Background: an optimization exercise with open tools, aiming at small area, a short achievable clock period and few clock cycles per item. Do not read the settings as production practice. RTL that was checked went through simulation tests only; none was proved equivalent to the original.

==> flow/design.v (excerpt) <==
module lidar_polar_to_pixel (
    input  logic        clk,
    input  logic        rst_n,
    input  logic        s_axis_tvalid,
    output logic        s_axis_tready,
    input  logic [39:0] s_axis_tdata,
    input  logic        s_axis_tuser,
    output logic        m_axis_tvalid,
    input  logic        m_axis_tready,
    output logic [39:0] m_axis_tdata,
    output logic        m_axis_tuser,
    input  logic        cfg_we,
    input  logic [1:0]  cfg_index,
    input  logic [23:0] cfg_data
);
Settings: LEC_CHECK=0, CAP_MARGIN=20, CORE_MARGIN=2, CORE_UTILIZATION=40, CTS_CLUSTER_DIAMETER=120, CTS_CLUSTER_SIZE=22, SLEW_MARGIN=20, SYNTH_HIERARCHICAL=1; clock period 10.0 ns.
standard.sh (not shown) runs the stock make flow with config.mk's settings and CLKGATE_MAP_FILE= SYNTH_SCRIPT=/design/flow/synth_recipe.tcl, a recipe that flattens the netlist after the stock synthesis.
==> flow/flow/run.sh <==
#!/bin/bash
# The standard layout, with timing repair after placement aimed at a
# 3.6 ns period. The clock and constraints stay the design's: only
# repair_timing's setup margin changes. Synthesis and floorplan run first,
# the floorplan removing synthesis buffers rather than repairing timing
# (that repair cannot buffer, so it only spins on the pipeline enable net);
# placement re-buffers.
set -euo pipefail
bash standard.sh REMOVE_ABC_BUFFERS=1 floorplan > standard_floorplan.log 2>&1
bash standard.sh SETUP_SLACK_MARGIN=6.4 finish > standard_finish.log 2>&1
Testbench counts at the start, summed over its fixed seeds: cycles 8,176, items 8,000.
====
**What you will do**. Taking the entries above, write out exactly each line from the one holding "# 3.6 ns period." to the one holding "bash standard.sh REMOVE_ABC_BUFFERS=1", both included, and stop there.

**Problem solution**.
# 3.6 ns period. The clock and constraints stay the design's: only
# repair_timing's setup margin changes. Synthesis and floorplan run first,
# the floorplan removing synthesis buffers rather than repairing timing
# (that repair cannot buffer, so it only spins on the pipeline enable net);
# placement re-buffers.
set -euo pipefail
bash standard.sh REMOVE_ABC_BUFFERS=1 floorplan > standard_floorplan.log 2>&1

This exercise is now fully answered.